▶ _EXERCISE_: Scan the entries below, and for each line that includes the word "found", make a copy.

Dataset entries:
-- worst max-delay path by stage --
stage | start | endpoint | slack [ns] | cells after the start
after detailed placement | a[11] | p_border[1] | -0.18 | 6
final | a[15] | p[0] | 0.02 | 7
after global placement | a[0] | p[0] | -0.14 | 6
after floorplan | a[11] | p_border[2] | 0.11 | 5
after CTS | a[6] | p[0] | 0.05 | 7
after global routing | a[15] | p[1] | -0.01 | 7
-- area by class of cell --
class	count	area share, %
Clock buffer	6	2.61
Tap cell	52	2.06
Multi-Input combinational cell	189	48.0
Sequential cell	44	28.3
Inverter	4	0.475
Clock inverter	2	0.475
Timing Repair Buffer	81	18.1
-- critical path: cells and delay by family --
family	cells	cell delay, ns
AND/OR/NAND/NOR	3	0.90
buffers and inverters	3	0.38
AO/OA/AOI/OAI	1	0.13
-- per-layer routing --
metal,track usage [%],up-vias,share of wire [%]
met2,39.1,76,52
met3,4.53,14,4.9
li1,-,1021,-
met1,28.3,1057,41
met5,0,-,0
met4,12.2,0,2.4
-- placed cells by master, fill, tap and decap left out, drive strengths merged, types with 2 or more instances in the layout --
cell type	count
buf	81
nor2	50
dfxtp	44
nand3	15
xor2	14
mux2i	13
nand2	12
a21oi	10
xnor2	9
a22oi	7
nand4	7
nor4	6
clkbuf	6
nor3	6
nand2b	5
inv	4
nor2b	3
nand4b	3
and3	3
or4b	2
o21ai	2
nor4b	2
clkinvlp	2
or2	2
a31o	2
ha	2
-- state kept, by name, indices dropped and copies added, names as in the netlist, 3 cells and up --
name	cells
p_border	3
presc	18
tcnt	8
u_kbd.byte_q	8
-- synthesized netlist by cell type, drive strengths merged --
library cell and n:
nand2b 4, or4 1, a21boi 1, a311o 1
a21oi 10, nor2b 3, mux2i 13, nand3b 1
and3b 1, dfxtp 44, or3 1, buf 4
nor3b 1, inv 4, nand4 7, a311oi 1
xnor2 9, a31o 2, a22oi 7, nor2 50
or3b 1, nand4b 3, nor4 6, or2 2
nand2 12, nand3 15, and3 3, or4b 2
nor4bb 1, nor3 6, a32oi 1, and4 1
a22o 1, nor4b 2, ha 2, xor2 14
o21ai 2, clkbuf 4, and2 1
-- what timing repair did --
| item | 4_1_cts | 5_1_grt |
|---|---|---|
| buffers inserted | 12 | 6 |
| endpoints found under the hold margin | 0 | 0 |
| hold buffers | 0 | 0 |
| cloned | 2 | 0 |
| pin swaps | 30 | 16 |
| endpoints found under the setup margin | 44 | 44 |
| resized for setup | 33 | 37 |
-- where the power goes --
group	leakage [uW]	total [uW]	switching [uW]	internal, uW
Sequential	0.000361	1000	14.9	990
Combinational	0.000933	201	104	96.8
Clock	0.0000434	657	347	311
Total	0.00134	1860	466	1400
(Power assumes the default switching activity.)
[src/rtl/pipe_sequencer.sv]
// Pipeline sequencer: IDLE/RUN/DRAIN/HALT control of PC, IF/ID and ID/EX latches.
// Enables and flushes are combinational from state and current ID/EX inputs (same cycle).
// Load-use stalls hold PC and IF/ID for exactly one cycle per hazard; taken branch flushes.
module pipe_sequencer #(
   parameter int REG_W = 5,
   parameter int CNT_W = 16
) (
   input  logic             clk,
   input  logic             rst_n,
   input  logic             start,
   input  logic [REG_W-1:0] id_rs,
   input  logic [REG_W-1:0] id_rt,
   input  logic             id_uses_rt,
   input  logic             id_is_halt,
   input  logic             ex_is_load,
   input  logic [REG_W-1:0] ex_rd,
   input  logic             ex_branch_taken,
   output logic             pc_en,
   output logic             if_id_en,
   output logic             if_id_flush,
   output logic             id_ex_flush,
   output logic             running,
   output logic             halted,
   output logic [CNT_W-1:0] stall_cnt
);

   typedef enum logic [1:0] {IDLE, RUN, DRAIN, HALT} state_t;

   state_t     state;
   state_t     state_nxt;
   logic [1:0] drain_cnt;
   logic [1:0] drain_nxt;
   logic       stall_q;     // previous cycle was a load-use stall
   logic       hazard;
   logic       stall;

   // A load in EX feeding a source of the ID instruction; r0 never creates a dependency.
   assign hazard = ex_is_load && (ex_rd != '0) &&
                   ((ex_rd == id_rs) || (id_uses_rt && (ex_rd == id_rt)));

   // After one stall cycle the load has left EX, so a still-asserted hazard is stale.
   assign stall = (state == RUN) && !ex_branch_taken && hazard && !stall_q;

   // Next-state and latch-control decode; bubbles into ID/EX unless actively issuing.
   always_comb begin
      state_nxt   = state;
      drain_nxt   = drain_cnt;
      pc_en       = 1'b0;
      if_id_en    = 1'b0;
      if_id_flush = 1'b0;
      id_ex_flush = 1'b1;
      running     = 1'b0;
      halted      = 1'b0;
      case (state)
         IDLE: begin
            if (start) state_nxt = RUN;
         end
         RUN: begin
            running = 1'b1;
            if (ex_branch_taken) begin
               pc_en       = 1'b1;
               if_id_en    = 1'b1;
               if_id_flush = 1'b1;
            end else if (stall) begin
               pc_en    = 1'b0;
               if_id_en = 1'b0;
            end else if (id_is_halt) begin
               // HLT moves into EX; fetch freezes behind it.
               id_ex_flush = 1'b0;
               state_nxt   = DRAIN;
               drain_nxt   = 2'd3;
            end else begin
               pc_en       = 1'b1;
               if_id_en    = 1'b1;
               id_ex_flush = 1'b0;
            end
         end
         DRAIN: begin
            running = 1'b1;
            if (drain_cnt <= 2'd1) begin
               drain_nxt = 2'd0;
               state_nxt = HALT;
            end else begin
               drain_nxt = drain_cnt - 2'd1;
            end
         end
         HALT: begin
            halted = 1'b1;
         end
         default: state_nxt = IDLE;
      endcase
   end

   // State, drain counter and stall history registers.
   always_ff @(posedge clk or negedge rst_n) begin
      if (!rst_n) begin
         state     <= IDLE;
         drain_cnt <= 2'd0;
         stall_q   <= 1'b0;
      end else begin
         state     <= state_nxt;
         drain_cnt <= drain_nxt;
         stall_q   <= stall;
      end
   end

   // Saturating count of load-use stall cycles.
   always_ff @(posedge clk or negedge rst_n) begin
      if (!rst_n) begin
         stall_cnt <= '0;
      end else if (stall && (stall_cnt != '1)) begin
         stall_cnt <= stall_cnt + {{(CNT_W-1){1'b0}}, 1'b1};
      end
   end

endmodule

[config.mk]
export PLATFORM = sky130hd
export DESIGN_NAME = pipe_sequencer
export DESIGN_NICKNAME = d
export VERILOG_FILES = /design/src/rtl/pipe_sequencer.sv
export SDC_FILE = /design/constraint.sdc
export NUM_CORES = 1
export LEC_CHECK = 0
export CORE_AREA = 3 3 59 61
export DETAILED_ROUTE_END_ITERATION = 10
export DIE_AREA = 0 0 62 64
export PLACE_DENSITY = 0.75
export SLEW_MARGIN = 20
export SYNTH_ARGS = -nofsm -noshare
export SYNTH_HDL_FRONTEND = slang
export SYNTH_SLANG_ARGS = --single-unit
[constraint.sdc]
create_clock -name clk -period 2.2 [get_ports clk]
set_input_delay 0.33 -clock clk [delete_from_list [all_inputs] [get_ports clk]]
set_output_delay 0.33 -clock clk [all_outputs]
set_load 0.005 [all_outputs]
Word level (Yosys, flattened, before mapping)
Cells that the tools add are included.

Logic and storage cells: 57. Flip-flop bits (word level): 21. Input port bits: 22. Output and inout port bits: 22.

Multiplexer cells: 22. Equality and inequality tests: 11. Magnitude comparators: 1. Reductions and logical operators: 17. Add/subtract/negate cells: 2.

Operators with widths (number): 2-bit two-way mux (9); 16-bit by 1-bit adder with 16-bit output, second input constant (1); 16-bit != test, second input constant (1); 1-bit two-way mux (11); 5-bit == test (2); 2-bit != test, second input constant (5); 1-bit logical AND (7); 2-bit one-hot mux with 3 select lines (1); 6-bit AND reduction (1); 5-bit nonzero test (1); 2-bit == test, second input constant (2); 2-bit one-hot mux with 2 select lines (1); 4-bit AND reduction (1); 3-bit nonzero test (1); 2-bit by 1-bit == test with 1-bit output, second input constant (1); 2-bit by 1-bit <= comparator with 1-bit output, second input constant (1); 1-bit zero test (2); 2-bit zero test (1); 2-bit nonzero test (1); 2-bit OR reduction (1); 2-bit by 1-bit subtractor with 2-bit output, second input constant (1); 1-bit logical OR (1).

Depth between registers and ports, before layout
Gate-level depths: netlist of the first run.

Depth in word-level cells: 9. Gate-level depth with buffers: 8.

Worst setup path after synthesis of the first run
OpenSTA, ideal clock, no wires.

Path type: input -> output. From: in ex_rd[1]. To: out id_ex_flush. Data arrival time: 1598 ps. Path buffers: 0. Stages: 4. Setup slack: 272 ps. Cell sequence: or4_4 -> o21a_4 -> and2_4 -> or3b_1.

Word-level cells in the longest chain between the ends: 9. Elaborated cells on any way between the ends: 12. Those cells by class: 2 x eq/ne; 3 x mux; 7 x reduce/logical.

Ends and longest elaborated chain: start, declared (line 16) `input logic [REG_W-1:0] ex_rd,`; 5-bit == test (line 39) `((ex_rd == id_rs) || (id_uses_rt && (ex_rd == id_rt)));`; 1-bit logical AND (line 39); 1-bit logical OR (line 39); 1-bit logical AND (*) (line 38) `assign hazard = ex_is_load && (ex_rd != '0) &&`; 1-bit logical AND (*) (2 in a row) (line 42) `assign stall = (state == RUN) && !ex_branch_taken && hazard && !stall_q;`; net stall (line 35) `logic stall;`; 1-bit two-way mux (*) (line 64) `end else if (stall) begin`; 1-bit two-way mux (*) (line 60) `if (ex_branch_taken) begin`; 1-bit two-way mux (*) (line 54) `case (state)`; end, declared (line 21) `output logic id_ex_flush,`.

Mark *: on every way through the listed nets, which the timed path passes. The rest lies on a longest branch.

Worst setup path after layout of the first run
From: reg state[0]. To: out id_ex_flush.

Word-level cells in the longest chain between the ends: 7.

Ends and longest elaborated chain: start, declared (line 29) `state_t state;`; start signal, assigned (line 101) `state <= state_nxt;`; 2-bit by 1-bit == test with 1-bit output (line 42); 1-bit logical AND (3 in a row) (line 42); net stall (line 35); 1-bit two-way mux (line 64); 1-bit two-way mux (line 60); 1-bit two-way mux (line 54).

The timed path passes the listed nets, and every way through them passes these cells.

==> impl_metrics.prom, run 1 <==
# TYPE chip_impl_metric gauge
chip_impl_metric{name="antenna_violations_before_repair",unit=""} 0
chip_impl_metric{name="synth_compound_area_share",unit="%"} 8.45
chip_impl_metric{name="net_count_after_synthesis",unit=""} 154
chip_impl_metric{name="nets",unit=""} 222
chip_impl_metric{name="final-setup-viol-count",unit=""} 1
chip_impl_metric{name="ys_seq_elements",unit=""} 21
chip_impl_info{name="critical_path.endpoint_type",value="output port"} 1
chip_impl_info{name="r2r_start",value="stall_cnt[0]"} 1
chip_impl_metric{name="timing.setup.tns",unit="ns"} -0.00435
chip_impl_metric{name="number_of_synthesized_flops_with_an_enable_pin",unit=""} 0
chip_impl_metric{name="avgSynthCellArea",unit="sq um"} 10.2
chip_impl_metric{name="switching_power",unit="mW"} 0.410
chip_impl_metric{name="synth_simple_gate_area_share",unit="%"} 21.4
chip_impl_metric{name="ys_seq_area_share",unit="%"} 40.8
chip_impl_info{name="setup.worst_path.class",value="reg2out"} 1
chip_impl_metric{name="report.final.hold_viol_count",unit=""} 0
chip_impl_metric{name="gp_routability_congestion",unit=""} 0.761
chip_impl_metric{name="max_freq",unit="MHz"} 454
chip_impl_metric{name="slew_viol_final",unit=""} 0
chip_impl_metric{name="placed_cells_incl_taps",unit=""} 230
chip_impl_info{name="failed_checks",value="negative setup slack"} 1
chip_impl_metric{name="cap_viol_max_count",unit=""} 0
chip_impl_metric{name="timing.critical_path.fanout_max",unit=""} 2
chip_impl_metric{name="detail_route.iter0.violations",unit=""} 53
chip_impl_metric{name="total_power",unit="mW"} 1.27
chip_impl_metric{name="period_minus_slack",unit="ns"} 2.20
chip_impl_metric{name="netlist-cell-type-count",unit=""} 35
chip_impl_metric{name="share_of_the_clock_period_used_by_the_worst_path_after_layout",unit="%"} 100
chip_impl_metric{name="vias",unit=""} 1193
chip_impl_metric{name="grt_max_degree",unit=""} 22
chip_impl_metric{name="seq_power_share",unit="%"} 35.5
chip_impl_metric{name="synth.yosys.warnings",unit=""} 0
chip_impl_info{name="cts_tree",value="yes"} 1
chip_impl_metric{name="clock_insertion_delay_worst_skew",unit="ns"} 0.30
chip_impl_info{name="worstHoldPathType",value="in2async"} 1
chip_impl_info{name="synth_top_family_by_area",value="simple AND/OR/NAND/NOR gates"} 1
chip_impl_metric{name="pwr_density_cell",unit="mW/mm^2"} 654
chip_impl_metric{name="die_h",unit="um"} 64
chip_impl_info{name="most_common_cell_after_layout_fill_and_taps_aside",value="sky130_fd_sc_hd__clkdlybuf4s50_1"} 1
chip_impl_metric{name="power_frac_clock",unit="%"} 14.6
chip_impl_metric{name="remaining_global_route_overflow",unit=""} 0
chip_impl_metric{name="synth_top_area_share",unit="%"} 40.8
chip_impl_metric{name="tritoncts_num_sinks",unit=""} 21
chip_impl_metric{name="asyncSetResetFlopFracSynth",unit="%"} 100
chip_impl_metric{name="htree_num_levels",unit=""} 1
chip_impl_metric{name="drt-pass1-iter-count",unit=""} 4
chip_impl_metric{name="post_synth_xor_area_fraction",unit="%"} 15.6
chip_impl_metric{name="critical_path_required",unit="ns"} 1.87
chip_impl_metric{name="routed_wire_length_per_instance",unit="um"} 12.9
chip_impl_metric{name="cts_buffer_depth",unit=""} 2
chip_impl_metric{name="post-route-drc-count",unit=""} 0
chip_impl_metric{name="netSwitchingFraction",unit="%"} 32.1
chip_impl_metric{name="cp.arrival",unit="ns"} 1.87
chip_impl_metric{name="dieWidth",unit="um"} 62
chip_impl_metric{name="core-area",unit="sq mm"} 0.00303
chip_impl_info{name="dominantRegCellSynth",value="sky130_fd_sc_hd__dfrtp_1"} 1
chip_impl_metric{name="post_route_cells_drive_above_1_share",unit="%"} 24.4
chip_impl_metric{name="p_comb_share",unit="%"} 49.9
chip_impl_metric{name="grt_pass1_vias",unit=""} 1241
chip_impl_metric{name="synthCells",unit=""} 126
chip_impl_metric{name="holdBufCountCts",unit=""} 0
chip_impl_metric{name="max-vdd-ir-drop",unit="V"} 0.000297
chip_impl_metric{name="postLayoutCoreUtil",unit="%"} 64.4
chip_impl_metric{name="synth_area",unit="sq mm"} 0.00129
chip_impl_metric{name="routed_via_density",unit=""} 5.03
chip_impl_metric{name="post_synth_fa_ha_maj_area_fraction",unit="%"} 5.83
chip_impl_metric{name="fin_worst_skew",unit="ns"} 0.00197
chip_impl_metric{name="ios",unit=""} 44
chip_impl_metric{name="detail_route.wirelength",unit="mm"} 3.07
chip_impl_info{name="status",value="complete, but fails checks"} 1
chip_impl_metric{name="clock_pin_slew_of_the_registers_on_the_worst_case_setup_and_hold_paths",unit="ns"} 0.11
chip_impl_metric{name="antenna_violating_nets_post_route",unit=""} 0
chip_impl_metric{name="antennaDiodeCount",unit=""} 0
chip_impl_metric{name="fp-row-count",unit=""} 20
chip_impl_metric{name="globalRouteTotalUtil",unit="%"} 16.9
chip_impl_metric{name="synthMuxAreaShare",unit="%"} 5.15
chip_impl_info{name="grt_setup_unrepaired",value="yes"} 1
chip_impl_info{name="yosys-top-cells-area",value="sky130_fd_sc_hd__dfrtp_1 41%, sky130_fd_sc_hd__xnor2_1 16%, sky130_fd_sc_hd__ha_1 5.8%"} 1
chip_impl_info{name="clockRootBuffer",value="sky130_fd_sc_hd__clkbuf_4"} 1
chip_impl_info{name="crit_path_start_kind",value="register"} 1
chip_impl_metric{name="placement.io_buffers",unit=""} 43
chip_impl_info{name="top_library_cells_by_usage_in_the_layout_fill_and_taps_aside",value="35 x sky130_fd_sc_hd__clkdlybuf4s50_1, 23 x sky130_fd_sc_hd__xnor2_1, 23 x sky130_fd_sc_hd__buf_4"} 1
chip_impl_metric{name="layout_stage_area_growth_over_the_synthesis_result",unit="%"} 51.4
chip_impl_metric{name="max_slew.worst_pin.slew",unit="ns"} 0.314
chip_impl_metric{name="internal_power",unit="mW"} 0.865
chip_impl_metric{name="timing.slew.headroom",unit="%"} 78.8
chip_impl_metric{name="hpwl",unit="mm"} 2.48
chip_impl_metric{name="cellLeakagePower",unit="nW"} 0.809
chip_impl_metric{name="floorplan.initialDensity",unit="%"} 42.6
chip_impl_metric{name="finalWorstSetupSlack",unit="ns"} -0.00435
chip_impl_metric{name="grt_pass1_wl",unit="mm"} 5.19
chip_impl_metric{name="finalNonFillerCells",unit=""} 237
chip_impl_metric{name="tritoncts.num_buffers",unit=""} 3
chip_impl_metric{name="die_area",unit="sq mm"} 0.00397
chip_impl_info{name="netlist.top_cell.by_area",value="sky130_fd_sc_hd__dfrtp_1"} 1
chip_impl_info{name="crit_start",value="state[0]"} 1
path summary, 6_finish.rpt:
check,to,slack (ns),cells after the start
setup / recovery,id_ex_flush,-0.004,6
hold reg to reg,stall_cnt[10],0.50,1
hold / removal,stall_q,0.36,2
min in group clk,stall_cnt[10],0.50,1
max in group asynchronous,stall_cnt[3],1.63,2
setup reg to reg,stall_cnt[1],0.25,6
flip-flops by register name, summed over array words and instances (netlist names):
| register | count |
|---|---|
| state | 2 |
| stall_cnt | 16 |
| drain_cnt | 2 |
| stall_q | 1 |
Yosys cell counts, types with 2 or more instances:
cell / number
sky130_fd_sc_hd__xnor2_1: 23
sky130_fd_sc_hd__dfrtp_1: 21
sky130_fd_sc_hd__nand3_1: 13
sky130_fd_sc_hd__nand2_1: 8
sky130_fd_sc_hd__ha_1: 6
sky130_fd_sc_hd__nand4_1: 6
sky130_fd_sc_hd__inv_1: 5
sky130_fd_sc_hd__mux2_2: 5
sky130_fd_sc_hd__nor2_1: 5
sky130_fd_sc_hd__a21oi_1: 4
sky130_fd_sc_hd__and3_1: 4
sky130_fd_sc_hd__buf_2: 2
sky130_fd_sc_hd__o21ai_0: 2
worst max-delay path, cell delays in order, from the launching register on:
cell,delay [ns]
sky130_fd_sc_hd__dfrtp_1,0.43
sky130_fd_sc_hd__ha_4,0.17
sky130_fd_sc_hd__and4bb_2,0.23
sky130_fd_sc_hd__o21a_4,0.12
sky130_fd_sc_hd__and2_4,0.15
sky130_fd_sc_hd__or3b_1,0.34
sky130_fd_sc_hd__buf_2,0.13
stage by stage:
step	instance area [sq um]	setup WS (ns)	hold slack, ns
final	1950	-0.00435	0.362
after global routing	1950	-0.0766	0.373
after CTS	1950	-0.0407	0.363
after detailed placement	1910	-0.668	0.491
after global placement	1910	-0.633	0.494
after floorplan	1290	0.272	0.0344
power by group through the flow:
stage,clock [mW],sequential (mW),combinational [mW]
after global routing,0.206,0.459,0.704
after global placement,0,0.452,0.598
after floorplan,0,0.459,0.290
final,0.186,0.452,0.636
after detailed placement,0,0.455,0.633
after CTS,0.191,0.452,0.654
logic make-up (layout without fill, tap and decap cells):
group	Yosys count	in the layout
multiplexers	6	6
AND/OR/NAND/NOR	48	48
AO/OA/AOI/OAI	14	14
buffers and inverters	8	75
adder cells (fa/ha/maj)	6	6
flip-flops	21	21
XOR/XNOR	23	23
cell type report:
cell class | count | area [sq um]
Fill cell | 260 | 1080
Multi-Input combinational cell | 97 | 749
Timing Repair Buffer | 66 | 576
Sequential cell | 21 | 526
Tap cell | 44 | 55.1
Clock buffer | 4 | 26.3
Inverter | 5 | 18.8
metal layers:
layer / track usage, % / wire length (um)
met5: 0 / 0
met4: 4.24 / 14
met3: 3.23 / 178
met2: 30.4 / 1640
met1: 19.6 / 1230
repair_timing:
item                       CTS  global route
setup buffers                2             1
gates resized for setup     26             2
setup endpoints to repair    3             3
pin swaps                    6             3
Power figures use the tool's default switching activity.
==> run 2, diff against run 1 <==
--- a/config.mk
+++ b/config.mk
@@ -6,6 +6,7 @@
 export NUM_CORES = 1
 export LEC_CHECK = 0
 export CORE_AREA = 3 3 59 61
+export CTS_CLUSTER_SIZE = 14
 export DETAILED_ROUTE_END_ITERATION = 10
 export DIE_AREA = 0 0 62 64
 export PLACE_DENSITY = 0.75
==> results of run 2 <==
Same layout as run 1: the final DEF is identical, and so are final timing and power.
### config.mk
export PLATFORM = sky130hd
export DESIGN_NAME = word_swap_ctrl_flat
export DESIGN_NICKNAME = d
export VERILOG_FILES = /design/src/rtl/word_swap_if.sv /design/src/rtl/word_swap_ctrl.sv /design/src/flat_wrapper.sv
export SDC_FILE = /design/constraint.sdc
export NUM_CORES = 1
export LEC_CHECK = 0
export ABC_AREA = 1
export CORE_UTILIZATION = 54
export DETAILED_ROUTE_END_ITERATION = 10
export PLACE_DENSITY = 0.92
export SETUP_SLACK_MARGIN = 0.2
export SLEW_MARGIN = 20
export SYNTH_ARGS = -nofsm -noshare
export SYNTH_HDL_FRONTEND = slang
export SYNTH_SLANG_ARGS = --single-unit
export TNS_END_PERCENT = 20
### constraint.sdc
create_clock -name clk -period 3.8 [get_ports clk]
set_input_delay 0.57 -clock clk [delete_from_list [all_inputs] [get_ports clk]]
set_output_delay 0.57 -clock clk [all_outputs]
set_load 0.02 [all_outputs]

▶ _REPLY_:
| endpoints found under the hold margin | 0 | 0 |
| endpoints found under the setup margin | 44 | 44 |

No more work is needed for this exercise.